EXERCISE REQUIREMENTS:
Copy every line of the records that includes the word "HPWL".

EXTRACTED INFORMATION:
`config.mk`:
```
export PLATFORM = sky130hd
export DESIGN_NAME = hcfr_sqrt
export DESIGN_NICKNAME = d
export VERILOG_FILES = /design/src/rtl/hcfr_sqrt.sv
export SDC_FILE = /design/constraint.sdc
export NUM_CORES = 1
export LEC_CHECK = 0
export BUFFER_PORTS_ARGS = -buffer_cell sky130_fd_sc_hd__buf_2
export CAP_MARGIN = 25
export CORE_MARGIN = 2
export CORE_UTILIZATION = 45
export CTS_CLUSTER_SIZE = 20
export DETAILED_ROUTE_END_ITERATION = 7
export PLACE_DENSITY = 0.62
export SYNTH_ARGS = -nofsm -noshare
export SYNTH_HDL_FRONTEND = slang
export SYNTH_SLANG_ARGS = --single-unit
```
`constraint.sdc`:
```
create_clock -name clock -period 4.67 [get_ports clock]
set_input_delay 0.7005 -clock clock [delete_from_list [all_inputs] [get_ports clock]]
set_output_delay 0.7005 -clock clock [all_outputs]
set_load 0.005 [all_outputs]
```
`src/rtl/hcfr_sqrt.sv`:
```
// Pipelined integer square root, one result bit per register stage.
// Carries a valid bit and an opaque sideband word alongside the data.
// No package dependencies.
module hcfr_sqrt #(
   parameter int SW  = 34,
   parameter int SBW = 8
) (
   input  logic           clock,
   input  logic           reset,
   input  logic           en,
   input  logic           in_valid,
   input  logic [SW-1:0]  in_rad,
   input  logic [SBW-1:0] in_sb,
   output logic           out_valid,
   output logic [SW/2-1:0] out_root,
   output logic [SBW-1:0] out_sb
);
   localparam int RW  = SW / 2;
   localparam int RMW = RW + 2;

   logic [SW-1:0]  rad_ff  [RW];
   logic [RMW-1:0] rem_ff  [RW];
   logic [RW-1:0]  root_ff [RW];
   logic [SBW-1:0] sb_ff   [RW];
   logic [RW-1:0]  v_ff;

   logic [SW-1:0]  rad_in  [RW];
   logic [RMW-1:0] rem_in  [RW];
   logic [RW-1:0]  root_in [RW];

   // Each stage brings down two radicand bits and decides one root bit.
   always_comb begin
      logic [SW-1:0]  src_rad;
      logic [RMW-1:0] src_rem;
      logic [RW-1:0]  src_root;
      logic [RMW-1:0] rem_sh;
      logic [RMW-1:0] trial;
      logic           ge;
      for (int j = 0; j < RW; j++) begin
         if (j == 0) begin
            src_rad  = in_rad;
            src_rem  = '0;
            src_root = '0;
         end else begin
            src_rad  = rad_ff[j-1];
            src_rem  = rem_ff[j-1];
            src_root = root_ff[j-1];
         end
         rem_sh     = {src_rem[RMW-3:0], src_rad[SW-1:SW-2]};
         trial      = {src_root, 2'b01};
         ge         = (rem_sh >= trial);
         rem_in[j]  = ge ? (rem_sh - trial) : rem_sh;
         root_in[j] = {src_root[RW-2:0], ge};
         rad_in[j]  = src_rad << 2;
      end
   end

   // Stage registers advance together under the pipeline enable.
   always_ff @(posedge clock) begin
      if (reset) begin
         v_ff <= '0;
      end else if (en) begin
         v_ff <= {v_ff[RW-2:0], in_valid};
      end
   end

   always_ff @(posedge clock) begin
      if (en) begin
         for (int j = 0; j < RW; j++) begin
            rad_ff[j]  <= rad_in[j];
            rem_ff[j]  <= rem_in[j];
            root_ff[j] <= root_in[j];
            sb_ff[j]   <= (j == 0) ? in_sb : sb_ff[(j == 0) ? 0 : j-1];
         end
      end
   end

   assign out_valid = v_ff[RW-1];
   assign out_root  = root_ff[RW-1];
   assign out_sb    = sb_ff[RW-1];

endmodule

```
# --- After elaboration in Yosys (flattened, before gate mapping) ---
# Memories as Yosys holds them, arrays and structs flattened.
# Cells that the tools add are included.
classes:
  add_sub_neg: 17
  n_lt_le_gt_ge: 17
  n_mux: 19
op_table:
  columns: ["cell", "n"]
  rows:
  - ["$mux 19", 17]
  - ["$ge 19x19->1", 16]
  - ["$sub 19x19->19", 16]
  - ["$sub 2x1->3 const B", 1]
  - ["$ge 2x1->1 const B", 1]
  - ["$mux 1", 2]
word_totals:
  reg_bits: 17
  mem_bits_rw: 1292
  input_bits: 46
  out_inout_bits: 26
  n_memories: 4
memory_table:
  columns: ["memory", "depth", "width", "rd", "rd_ports_with_merged_regs", "write_ports", "line_no", "rtl"]
  rows:
  - ["rad_ff", 17, 32, 16, 0, 17, "21", "logic [SW-1:0] rad_ff [RW];"]
  - ["rem_ff", 17, 19, 16, 0, 17, "22", "logic [RMW-1:0] rem_ff [RW];"]
  - ["root_ff", 17, 17, 17, 0, 17, "23", "logic [RW-1:0] root_ff [RW];"]
  - ["sb_ff", 17, 8, 17, 0, 17, "24", "logic [SBW-1:0] sb_ff [RW];"]

# --- Longest topological paths before layout ---
# Gate-level depths: netlist of run 1.
# An unclocked memory read counts as a cell.
depth:
  depth_word: 3
  mapped_depth: 12

# --- Least setup slack after synthesis of run 1 ---
# Ideal clock, no wire load.
synth_path:
  path_type: "register to register"
  start: "memory rem_ff[0][269] (netlist name)"
  end: "memory rem_ff[0][297] (netlist name), data pin"
  setup_ns: 0.260
  arrival_time_ns: 2.549
  required_time_ns: 4.410
  path_slack_ns: 1.861
  stages_incl_launch_ff: 11
  path_buffers: 2
  synth_period_minus_slack_ns: 2.809
  cell_sequence: "edfxtp_1 > ha_1 > and2_1 > o21a_1 > o31ai_2 > o21ai_0 > o211ai_1 > and3_1 > buf_2 > buf_4 > mux2_2"
synth_lines:
  columns: ["item", "line_no"]
  rows:
  - ["from (decl)", "22"]

==> results.txt, run 1 <==
Worst slew pin tran -> 0.877 ns
Via count -> 19700
Starting DRC count in detailed routing -> 1210
Register area -> 0.0248 mm²
Kind of critical path -> reg2reg
Fin util -> 0.517
Pleak -> 15.6 nW
Crit path from -> rem_ff[0][267]
Hold crit path type -> in2reg
Wirelength, routed -> 62400 µm
Hold Crit Start -> in_sb[5]
Min cycle time layout -> 3.33 ns
Relative slew slack -> 0.415
Asr flop ratio synth -> 0
Period utilisation layout -> 0.713
Footprint of the multi-input gates -> 0.0101 mm²
H-Tree Depth -> 3
FF-to-FF setup slack -> 1.34 ns
CP Capture Type -> register
Clock buffer depth -> 3
Total negative slack -> 0 ns
Outcome -> complete, no violations
Fill count -> 6522
# port buffers -> 71
Area of the mapped netlist -> 0.0359 mm²
Worst-path cell with the longest stage delay -> and3_1
CP max stage delay -> 0.65 ns
Via-per-instance ratio -> 5.20
Top-level port count -> 72
Largest net degree at the start of global routing -> 101
Post-cts hold buffer count -> 0
# DRC -> 0
Syn-to-layout area delta -> 13.8%
#FFs+latches synth -> 832
Setup bufs post-CTS -> 0
Tot Pwr -> 19.5 mW
Die Wd -> 286 µm
Top_reg_cell synth -> edfxtp_1
Post-route design area -> 0.0408 mm²
Fin. Hold Viols -> 0
Gr ovfl total -> 0
Drt wl/cell -> 16.5 µm
Number of global-route vias before repair -> 19400
CP Cell Sequence -> ha_1, a21oi_1, a21oi_1, o31ai_2, o21ai_0, o211ai_1, and3_1, mux2_2
Cell Area, Placed -> 0.0378 mm²
Slew Limit Fails -> 0
Family with the most delay on the worst path -> compound AO/OA/AOI/OAI gates
TritonCTS buffer count -> 90
Resized cells post-CTS -> 0
Peak VDD IR -> 0.313 mV
Worst Path Buf+Inv -> 0
WP data arrival -> 3.72 ns
PD cells -> 477 mW/mm²
CP required -> 5.06 ns
CTS Root Cell -> clkbuf_16
Synth top area cells -> edfxtp_1 (68%), ha_1 (5.9%), xnor2_1 (2.2%)
Clock skew -> 0.0391 ns
Clock latency on the worst-skew pair -> 0.63 ns
WHS -> 0.236 ns
CTS tree -> done
Die height -> 286 µm
RR Startpoint -> rem_ff[0][267]
Placeable Area -> 0.0790 mm²
Max cap viols -> 0
CP startpoint kind -> register
Nets -> 2873
RSZ-0062 raised after global routing -> no
Antenna diodes -> 0
EDFF count, synth -> 815
Mapped Nets -> 2711
Most common cell after layout, fill and taps aside -> edfxtp_1
Final number of setup-violating endpoints -> 0
Post-route ant nets -> 0
HPWL Detailed -> 43000 µm
Clock-pin slew on the worst setup and hold paths -> 0.06 ns
GRT Overall Usage -> 0.153
Post-synthesis cell count -> 2495
GP Congestion -> 0.900
Crit path max fanout -> 14
DRT Pass-1 Iters -> 6
Die Footprint -> 0.0820 mm²
Seq/Total Area, Yosys -> 0.692
Syn. warnings -> 0
Initial Utilization -> 0.454
Most frequent cells in the layout -> edfxtp_1 (815), inv_1 (212), ha_1 (170)
First-pass GRT wire length -> 102000 µm
Std cell rows -> 103
Leading area contributor after synthesis -> edfxtp_1
Initial antenna violation count -> 0
Layout cell share with drive strength beyond 1 -> 0.115
Share of the synthesized area in the top cell type -> 0.682
Most frequent CP cell -> a21oi_1
Synthesized area per cell -> 14.4 µm²
Sink Count -> 832
Unique masters post-synth -> 78
Fmax -> 300 MHz
==> state kept, by name (all words and copies together), names as in the netlist <==
| name | count |
|---|---|
| rad_ff | 272 |
| rem_ff | 254 |
| root_ff | 153 |
| sb_ff | 136 |
| v_ff | 17 |
==> cells in the mapped netlist, types with 5 or more instances <==
cell	count
ha_1	170
nand3_1	29
o21bai_1	8
inv_1	212
o21a_1	51
clkbuf_1	17
mux2_2	44
nor3_1	61
o22ai_1	5
o31a_1	8
a21boi_0	10
o211ai_1	11
and2_1	10
nor4b_1	9
nor2_1	150
xnor2_1	92
or2_2	8
dfxtp_1	17
buf_2	11
nand4_1	20
and3_1	7
nand3b_1	8
or3_1	26
nor4_1	25
o31ai_1	17
nor2b_1	20
a21oi_1	126
nand2_1	115
a211oi_1	7
xor2_1	77
or4_1	13
nand2b_1	30
edfxtp_1	815
mux2_1	7
mux2i_1	29
a31oi_1	13
o21ai_0	104
a21o_1	43
==> metal layers <==
layer / up-vias / routed length [µm] / GRT usage
met3: 120 / 3190 / 0.0297
met2: 469 / 28500 / 0.241
met5: - / 0 / 0
li1: 9645 / - / -
met1: 9436 / 29100 / 0.213
met4: 0 / 1710 / 0.0545
==> through the flow <==
stage               setup slack, ns  cells
floorplan                      1.86   2495
CTS                            1.32   3782
global placement               1.40   3615
detailed placement             1.35   3615
finish                         1.34   3782
global route                   1.12   3782
==> power breakdown <==
group	switching [mW]	leakage [nW]	internal (mW)	total, mW
combinational	1.50	6.11	1.20	2.70
sequential	0.418	7.98	9.16	9.58
clock	2.88	1.49	4.31	7.19
total	4.80	15.6	14.7	19.5
==> cell families after synthesis <==
logic type | synth area share
DFF | 0.692
and+or+nand+nor | 0.0778
AOI/OAI and AO/OA | 0.0793
buffers and inverters | 0.0264
adders and majority gates | 0.0593
xor gates and xnor gates | 0.0413
muxes | 0.0241
other | 0.000105
==> worst register-to-register path, stage by stage, from the launching register on <==
cell and delay (ns):
edfxtp_1 0.40, ha_1 0.38, a21oi_1 0.22, a21oi_1 0.13, o31ai_2 0.43, o21ai_0 0.23, o211ai_1 0.22, and3_1 0.65
mux2_2 0.42
==> final cells by class <==
class | instances | share of cell area
Multi-Input combinational cell | 1418 | 0.248
Sequential cell | 832 | 0.608
Clock inverter | 61 | 0.0174
Timing Repair Buffer | 102 | 0.0174
Tap cell | 1050 | 0.0322
Inverter | 213 | 0.0196
Clock buffer | 106 | 0.0577
==> final timing paths <==
path	endpoint	cells past startpoint
worst min register to register	sb_ff[4][6]	0
worst max register to register	rem_ff[0][294]	8
worst min-delay path	sb_ff[0][5]	1
worst max-delay path	rem_ff[0][294]	8
(Power assumes the default switching activity.)
==> inputs of run 2 (changes only) <==
--- a/config.mk
+++ b/config.mk
@@ -11,7 +11,7 @@
 export CORE_UTILIZATION = 45
 export CTS_CLUSTER_SIZE = 20
 export DETAILED_ROUTE_END_ITERATION = 7
-export PLACE_DENSITY = 0.62
+export PLACE_DENSITY = 0.65
 export SYNTH_ARGS = -nofsm -noshare
 export SYNTH_HDL_FRONTEND = slang
 export SYNTH_SLANG_ARGS = --single-unit
==> constraint.sdc (replaced) <==
create_clock -name clock -period 2.8 [get_ports clock]
set_input_delay 0.42 -clock clock [delete_from_list [all_inputs] [get_ports clock]]
set_output_delay 0.42 -clock clock [all_outputs]
set_load 0.005 [all_outputs]
==> run 2 against run 1 <==
  * Design area increased by 3.5%
  * First-iteration DRC count is 20% higher
  * Sequential share of layout area decreased by 2.0 points
  * Critical path type unchanged
  * Highest routed layer unchanged
==> results.txt, run 2 (synthesized netlist as in run 1, its figures left out) <==
Relative slew slack -> 0.553
Worst-path cell with the longest stage delay -> or4_4
Hold Path Depth -> 2
CP startpoint kind -> register
Top-level port count -> 72
Clock latency on the worst-skew pair -> 0.65 ns
R2R cell count -> 9
Max cap viols -> 0
Initial antenna violation count -> 0
Worst slew pin tran -> 0.664 ns
Slew Limit Fails -> 0
Drt wl/cell -> 15.9 µm
CP Capture Type -> register
Crit path max fanout -> 3
Max FFs per register -> 272
Sink Count -> 832
GP Congestion -> 0.945
Critical R2R Capture -> rem_ff[0][281]
Crit path from -> root_ff[13][0]
WP data arrival -> 3.23 ns
Clock buffer depth -> 3
Min cycle time layout -> 2.73 ns
Std cell rows -> 103
Layout Cells excl Fill -> 3909
HPWL Detailed -> 43200 µm
CTS Root Cell -> clkbuf_16
Number of global-route vias before repair -> 20400
Die Wd -> 286 µm
Antenna diodes -> 0
Most frequent CP cell -> o21a_1
Most common cell after layout, fill and taps aside -> edfxtp_1
Footprint of the multi-input gates -> 0.0104 mm²
WHS -> 0.0590 ns
Min-Delay Endpoint -> root_ff[0][0]
Largest net degree at the start of global routing -> 98
Biggest regs -> rad_ff: 272 flops, rem_ff: 254 flops, root_ff: 153 flops
First-pass GRT wire length -> 102000 µm
CTS tree -> done
Syn-to-layout area delta -> 17.7%
Fin util -> 0.535
Fill count -> 6382
Hold crit path type -> in2reg
Fin. Hold Viols -> 0
Placeable Area -> 0.0790 mm²
Kind of critical path -> reg2reg
RR Startpoint -> root_ff[13][0]
# port buffers -> 71
Final number of setup-violating endpoints -> 0
TritonCTS buffer count -> 87
Initial Utilization -> 0.454
Peak VDD IR -> 0.700 mV
DP Cell Count -> 3699
FF-to-FF setup slack -> 0.07 ns
Post-route ant nets -> 0
CP required -> 3.31 ns
Largest Register -> rad_ff
Most frequent cells in the layout -> edfxtp_1 (815), inv_1 (209), ha_1 (161)
Gr ovfl total -> 0
PD cells -> 773 mW/mm²
Outcome -> complete, no violations
# DRC -> 0
H-Tree Depth -> 3
Starting DRC count in detailed routing -> 1446
Nets -> 3003
Die Footprint -> 0.0820 mm²
Pleak -> 16.2 nW
Fmax -> 367 MHz
Wirelength, routed -> 62300 µm
Via count -> 20200
Met1 wire length -> 27100 µm
Die height -> 286 µm
DRT Pass-1 Iters -> 5
CP max stage delay -> 0.42 ns
Hold Crit Start -> in_rad[33]
Clock skew -> 0.0492 ns
GRT Overall Usage -> 0.152
Clock-pin slew on the worst setup and hold paths -> 0.06 ns
Met2 wire len -> 30600 µm
Period utilisation layout -> 0.974
Routed met3 length -> 2830 µm
Layout cell share with drive strength beyond 1 -> 0.157
CP Cell Sequence -> inv_1, ha_4, o21a_1, or4_4, a221o_1, a211o_1, a31oi_2, mux2i_1, o21a_1
Register area -> 0.0248 mm²
Uppermost layer routed -> met4
Via-per-instance ratio -> 5.18
-- run 2: power by group --
| group | internal (mW) | switching, mW | total, mW | leakage [nW] |
|---|---|---|---|---|
| Sequential | 15.3 | 0.660 | 15.9 | 7.98 |
| Clock | 6.94 | 4.81 | 11.8 | 1.45 |
| Combinational | 2.32 | 2.63 | 4.95 | 6.76 |
| Total | 24.5 | 8.11 | 32.6 | 16.2 |
-- run 2: how the worst max path moves through the flow --
stage / depth (start not counted) / to
after floorplan: 10 / rem_ff[0][297]
after global placement: 11 / rem_ff[0][213]
after detailed placement: 8 / rem_ff[0][244]
after CTS: 10 / rem_ff[0][244]
after global routing: 10 / rem_ff[0][200]
final: 9 / rem_ff[0][281]
-- run 2: layout make-up --
class	instances	share of cell area
multi-input cells	1418	0.246
clock inverters	65	0.0182
inverters	213	0.0189
flip-flops and latches	832	0.588
repair buffers	235	0.0452
well taps	1050	0.0311
clock buffers	96	0.0529
-- run 2: timing repair --
item                                    in CTS  in global routing
pin swaps                                    0                 16
gates cloned                                 0                  0
endpoints found under the setup margin      16                103
hold buffers                                41                  0
setup buffers                                0                  8
endpoints found under the hold margin       41                  0
gates resized for setup                      5                 52
-- run 2: per-stage QoR --
step	TNS [ns]	total power [mW]	cell area [µm²]	setup WS, ns
2_1_floorplan	0	19.2	35900	0.0311
5_1_grt	-0.162	34.3	42200	-0.0247
3_5_place_dp	-0.0704	20.9	38500	-0.0337
4_1_cts	0	32.9	41900	0.00799
6_report	0	32.6	42200	0.0740
3_3_place_gp	0	20.8	38500	0.00787
-- run 2: critical path, delay by kind of cell, from the launching register on --
| kind | cells | cell delay [ns] |
|---|---|---|
| DFF | 1 | 0.38 |
| adders and majority gates | 1 | 0.21 |
| and+or+nand+nor | 1 | 0.42 |
| AOI/OAI and AO/OA | 5 | 1.26 |
| muxes | 1 | 0.22 |
| buffers and inverters | 1 | 0.11 |
-- run 2: routing by layer --
metal / vias to the layer above / GRT usage
li1: 9910 / -
met1: 9764 / 0.193
met2: 445 / 0.261
met3: 127 / 0.0289
met4: 0 / 0.0522
met5: - / 0
==> inputs of run 3 (changes only) <==
--- a/config.mk
+++ b/config.mk
@@ -12,6 +12,7 @@
 export CTS_CLUSTER_SIZE = 20
 export DETAILED_ROUTE_END_ITERATION = 7
 export PLACE_DENSITY = 0.65
+export REMOVE_ABC_BUFFERS = 1
 export SYNTH_ARGS = -nofsm -noshare
 export SYNTH_HDL_FRONTEND = slang
 export SYNTH_SLANG_ARGS = --single-unit
==> run 3 against run 2 <==
  * Combinational power increased by 2%
  * Design area about the same
  * Final cell count increased by 0.33%
  * Utilization about the same
  * Largest power group unchanged
  * Highest routed layer unchanged
==> results.txt, run 3 (synthesized netlist as in run 1, its figures left out) <==
Starting DRC count in detailed routing -> 1361
Crit path max fanout -> 3
Kind of critical path -> reg2reg
CTS Root Cell -> clkbuf_16
Biggest regs -> rad_ff: 272 flops, rem_ff: 254 flops, root_ff: 153 flops
Clock buffer depth -> 3
First-pass GRT wire length -> 102000 µm
CP startpoint kind -> register
Fin. Hold Viols -> 0
HPWL Detailed -> 43900 µm
Tot Pwr -> 32.2 mW
Nets -> 3022
Max FFs per register -> 272
Post-route design area -> 0.0422 mm²
H-Tree Depth -> 3
Slew Limit Fails -> 0
Die Wd -> 286 µm
WP data arrival -> 3.27 ns
Footprint of the multi-input gates -> 0.0104 mm²
Largest net degree at the start of global routing -> 91
GP Congestion -> 0.908
Fill count -> 6281
Period utilisation layout -> 0.990
Hold crit path type -> in2reg
Crit path from -> root_ff[13][0]
Clock skew -> 0.0344 ns
Gr ovfl total -> 0
GRT Overall Usage -> 0.153
Placeable Area -> 0.0790 mm²
CP Capture Type -> register
Fmax -> 361 MHz
Number of global-route vias before repair -> 20300
Die height -> 286 µm
Min cycle time layout -> 2.77 ns
Syn-to-layout area delta -> 17.7%
Initial antenna violation count -> 0
Most common cell after layout, fill and taps aside -> edfxtp_1
Std cell rows -> 103
Largest Register -> rad_ff
RR Startpoint -> root_ff[13][0]
Final number of setup-violating endpoints -> 0
Worst slew pin tran -> 0.550 ns
Via count -> 20200
PD cells -> 763 mW/mm²
DRT Pass-1 Iters -> 5
# port buffers -> 71
Initial Utilization -> 0.454
Via-per-instance ratio -> 5.16
Drt wl/cell -> 16.1 µm
Pleak -> 16.2 nW
Post-route ant nets -> 0
Top-level port count -> 72
Hold Crit Start -> in_rad[33]
Total negative slack -> 0 ns
CTS tree -> done
Outcome -> complete, no violations
Peak VDD IR -> 0.623 mV
Layout cell share with drive strength beyond 1 -> 0.157
Register area -> 0.0248 mm²
Relative slew slack -> 0.630
RSZ-0062 raised after global routing -> yes
Clock latency on the worst-skew pair -> 0.64 ns
Die Footprint -> 0.0820 mm²
Cell Area, Placed -> 0.0385 mm²
Max cap viols -> 0
Most frequent cells in the layout -> edfxtp_1 (815), inv_1 (209), ha_1 (164)
WHS -> 0.0617 ns
Wirelength, routed -> 63200 µm
Sink Count -> 832
CP required -> 3.30 ns
TritonCTS buffer count -> 88
Clock-pin slew on the worst setup and hold paths -> 0.05 ns
# DRC -> 0
==> run 3: metal layers <==
metal | global-route usage | wire length, µm | vias to the layer above
met4 | 0.0483 | 1290 | 0
met5 | 0 | 0 | -
li1 | - | - | 9949
met3 | 0.0277 | 2730 | 105
met2 | 0.256 | 30400 | 403
met1 | 0.204 | 28800 | 9781
==> run 3: through the flow <==
| step | instances | util | setup WS, ns |
|---|---|---|---|
| final | 3922 | 0.535 | 0.0277 |
| after global routing | 3921 | 0.535 | -0.0449 |
| after CTS | 3902 | 0.530 | -0.0619 |
| after detailed placement | 3706 | 0.488 | -0.235 |
| after global placement | 3706 | 0.488 | -0.105 |
| after floorplan | 2463 | - | -0.595 |
==> run 3: timing repair <==
action	4_1_cts	5_1_grt
pin swaps	0	16
setup endpoints to repair	34	109
hold buffers	41	0
cloned	0	2
resized for setup	8	53
setup buffers	0	17
hold endpoints to repair	41	0
==> run 3: layout make-up <==
| class | instances | share of cell area |
|---|---|---|
| Sequential cell | 832 | 0.588 |
| Clock buffer | 114 | 0.0566 |
| Inverter | 213 | 0.0189 |
| Tap cell | 1050 | 0.0311 |
| Clock inverter | 41 | 0.0108 |
| Timing Repair Buffer | 253 | 0.0490 |
| Multi-Input combinational cell | 1418 | 0.246 |
| Antenna cell | 1 | 0.0000592 |
==> run 3: path summary, 6_finish.rpt <==
| path | slack [ns] | endpoint | cells after the start |
|---|---|---|---|
| setup reg to reg | 0.03 | rem_ff[0][281] | 9 |
| setup / recovery | 0.03 | rem_ff[0][281] | 9 |
| hold / removal | 0.06 | root_ff[0][0] | 2 |
| hold reg to reg | 0.41 | rad_ff[0][93] | 0 |
==> run 3: worst max-delay path, stage by stage (launching register included) <==
cell      delay, ns
edfxtp_1       0.40
inv_2          0.10
ha_4           0.21
o21a_1         0.13
or4_4          0.43
a221o_1        0.42
a211o_1        0.39
a31oi_4        0.18
mux2i_1        0.22
o21a_1         0.16
==> run 3: report_power, final <==
| part | switching [mW] | internal (mW) | leakage [nW] |
|---|---|---|---|
| Clock | 4.64 | 6.61 | 1.39 |
| Combinational | 2.70 | 2.36 | 6.86 |
| Sequential | 0.658 | 15.3 | 7.98 |
| Total | 8.00 | 24.2 | 16.2 |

RESULT:
HPWL Detailed -> 43000 µm
HPWL Detailed -> 43200 µm
HPWL Detailed -> 43900 µm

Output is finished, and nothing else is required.